(Available data)

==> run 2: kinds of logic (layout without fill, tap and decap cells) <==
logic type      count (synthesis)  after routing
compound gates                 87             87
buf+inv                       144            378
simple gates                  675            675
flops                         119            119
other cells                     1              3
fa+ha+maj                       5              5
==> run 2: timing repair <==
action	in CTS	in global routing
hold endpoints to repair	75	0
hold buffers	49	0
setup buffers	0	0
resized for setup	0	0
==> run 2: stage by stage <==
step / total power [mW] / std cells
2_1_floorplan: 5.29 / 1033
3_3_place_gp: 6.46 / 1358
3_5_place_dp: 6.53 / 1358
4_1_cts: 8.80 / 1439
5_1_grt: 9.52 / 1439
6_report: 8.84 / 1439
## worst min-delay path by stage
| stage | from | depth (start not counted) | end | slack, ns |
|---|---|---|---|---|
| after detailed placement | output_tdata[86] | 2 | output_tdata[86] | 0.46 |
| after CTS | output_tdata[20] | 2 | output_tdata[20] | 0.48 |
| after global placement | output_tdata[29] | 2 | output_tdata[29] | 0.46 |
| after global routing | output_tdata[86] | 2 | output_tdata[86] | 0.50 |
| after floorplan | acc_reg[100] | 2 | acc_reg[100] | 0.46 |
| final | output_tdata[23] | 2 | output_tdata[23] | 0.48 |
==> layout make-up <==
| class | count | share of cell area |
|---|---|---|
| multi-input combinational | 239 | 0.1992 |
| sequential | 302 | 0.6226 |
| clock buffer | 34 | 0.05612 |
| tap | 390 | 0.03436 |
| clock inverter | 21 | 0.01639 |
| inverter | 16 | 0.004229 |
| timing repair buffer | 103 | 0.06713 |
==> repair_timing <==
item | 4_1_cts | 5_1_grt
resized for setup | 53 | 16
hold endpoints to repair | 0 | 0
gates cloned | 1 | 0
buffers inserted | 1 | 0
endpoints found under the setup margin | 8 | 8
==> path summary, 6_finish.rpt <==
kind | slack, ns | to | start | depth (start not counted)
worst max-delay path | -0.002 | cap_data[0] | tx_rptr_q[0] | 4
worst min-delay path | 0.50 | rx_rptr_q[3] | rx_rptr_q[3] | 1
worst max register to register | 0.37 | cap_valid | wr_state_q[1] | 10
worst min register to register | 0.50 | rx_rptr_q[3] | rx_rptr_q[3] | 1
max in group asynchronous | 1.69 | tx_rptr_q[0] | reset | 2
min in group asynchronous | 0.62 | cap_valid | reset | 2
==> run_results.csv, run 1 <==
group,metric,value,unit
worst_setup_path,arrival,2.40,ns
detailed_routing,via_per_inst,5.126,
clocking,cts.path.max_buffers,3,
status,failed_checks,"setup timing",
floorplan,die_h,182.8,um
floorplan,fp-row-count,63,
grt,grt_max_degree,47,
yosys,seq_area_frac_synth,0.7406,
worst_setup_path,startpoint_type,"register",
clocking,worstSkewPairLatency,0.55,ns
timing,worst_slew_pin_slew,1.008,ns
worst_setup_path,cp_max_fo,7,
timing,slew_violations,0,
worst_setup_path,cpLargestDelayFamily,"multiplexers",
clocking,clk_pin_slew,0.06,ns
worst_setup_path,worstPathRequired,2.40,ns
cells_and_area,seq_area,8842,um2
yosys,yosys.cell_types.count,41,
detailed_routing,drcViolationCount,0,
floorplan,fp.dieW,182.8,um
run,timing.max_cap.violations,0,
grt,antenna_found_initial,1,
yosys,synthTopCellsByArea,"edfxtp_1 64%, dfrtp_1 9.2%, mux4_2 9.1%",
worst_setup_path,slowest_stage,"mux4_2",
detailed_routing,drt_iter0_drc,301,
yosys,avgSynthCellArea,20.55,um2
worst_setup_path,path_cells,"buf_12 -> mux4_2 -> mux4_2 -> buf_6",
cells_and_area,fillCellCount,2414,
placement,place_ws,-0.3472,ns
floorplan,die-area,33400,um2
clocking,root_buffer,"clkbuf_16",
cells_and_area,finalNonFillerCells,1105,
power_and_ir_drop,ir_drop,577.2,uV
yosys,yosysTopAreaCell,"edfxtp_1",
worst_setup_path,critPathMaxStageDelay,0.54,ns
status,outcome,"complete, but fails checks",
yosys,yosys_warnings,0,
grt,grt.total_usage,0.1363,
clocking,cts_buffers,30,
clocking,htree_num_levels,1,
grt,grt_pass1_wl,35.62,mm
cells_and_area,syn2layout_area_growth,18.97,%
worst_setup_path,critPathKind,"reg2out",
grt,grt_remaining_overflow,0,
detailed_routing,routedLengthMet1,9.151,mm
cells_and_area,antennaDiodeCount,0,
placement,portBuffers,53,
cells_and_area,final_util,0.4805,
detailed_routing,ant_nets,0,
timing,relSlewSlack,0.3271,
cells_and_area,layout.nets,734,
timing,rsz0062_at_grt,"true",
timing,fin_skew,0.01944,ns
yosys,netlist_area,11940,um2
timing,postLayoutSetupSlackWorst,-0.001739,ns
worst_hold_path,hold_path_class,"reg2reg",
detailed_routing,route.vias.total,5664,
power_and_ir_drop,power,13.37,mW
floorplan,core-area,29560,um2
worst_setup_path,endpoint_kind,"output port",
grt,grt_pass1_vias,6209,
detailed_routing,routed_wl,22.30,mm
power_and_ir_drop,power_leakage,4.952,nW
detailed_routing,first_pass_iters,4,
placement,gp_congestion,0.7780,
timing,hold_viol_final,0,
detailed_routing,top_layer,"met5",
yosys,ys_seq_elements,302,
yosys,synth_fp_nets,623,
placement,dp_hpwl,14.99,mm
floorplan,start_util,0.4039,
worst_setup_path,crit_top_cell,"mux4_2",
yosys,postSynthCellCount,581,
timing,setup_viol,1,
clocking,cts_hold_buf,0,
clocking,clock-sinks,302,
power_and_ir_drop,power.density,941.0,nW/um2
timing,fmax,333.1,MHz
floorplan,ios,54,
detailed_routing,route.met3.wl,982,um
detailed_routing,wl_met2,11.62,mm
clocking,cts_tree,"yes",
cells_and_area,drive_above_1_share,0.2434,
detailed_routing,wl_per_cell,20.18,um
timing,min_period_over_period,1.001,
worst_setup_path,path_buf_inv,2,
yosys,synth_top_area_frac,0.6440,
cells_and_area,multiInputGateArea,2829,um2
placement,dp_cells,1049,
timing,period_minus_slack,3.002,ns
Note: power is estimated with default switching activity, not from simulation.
<file path="config.mk">
export PLATFORM = sky130hd
export DESIGN_NAME = sw_input_avs
export DESIGN_NICKNAME = d
export VERILOG_FILES = /design/src/rtl/sw_input_avs.sv
export SDC_FILE = /design/constraint.sdc
export NUM_CORES = 1
export LEC_CHECK = 0
export CAP_MARGIN = 40
export CELL_PAD_IN_SITES_DETAIL_PLACEMENT = 2
export CELL_PAD_IN_SITES_GLOBAL_PLACEMENT = 2
export CORE_MARGIN = 2
export CORE_UTILIZATION = 33
export CTS_BUF_LIST = sky130_fd_sc_hd__clkbuf_4
export DETAILED_ROUTE_END_ITERATION = 7
export MAX_ROUTING_LAYER = met4
export PLACE_DENSITY_LB_ADDON = 0.1
export SETUP_SLACK_MARGIN = 0.2
export SYNTH_ARGS = -nofsm -noshare
export SYNTH_HDL_FRONTEND = slang
export SYNTH_SLANG_ARGS = --single-unit
export TNS_END_PERCENT = 30
</file>
<file path="constraint.sdc">
create_clock -name CLK -period 2.1 [get_ports CLK]
set_input_delay 0.315 -clock CLK [delete_from_list [all_inputs] [get_ports CLK]]
set_output_delay 0.315 -clock CLK [all_outputs]
set_load 0.005 [all_outputs]
</file>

(End Available data)

#### Directions
Lines above with "asynchronous" in them are the ones to copy.

#### Task solution
max in group asynchronous | 1.69 | tx_rptr_q[0] | reset | 2
min in group asynchronous | 0.62 | cap_valid | reset | 2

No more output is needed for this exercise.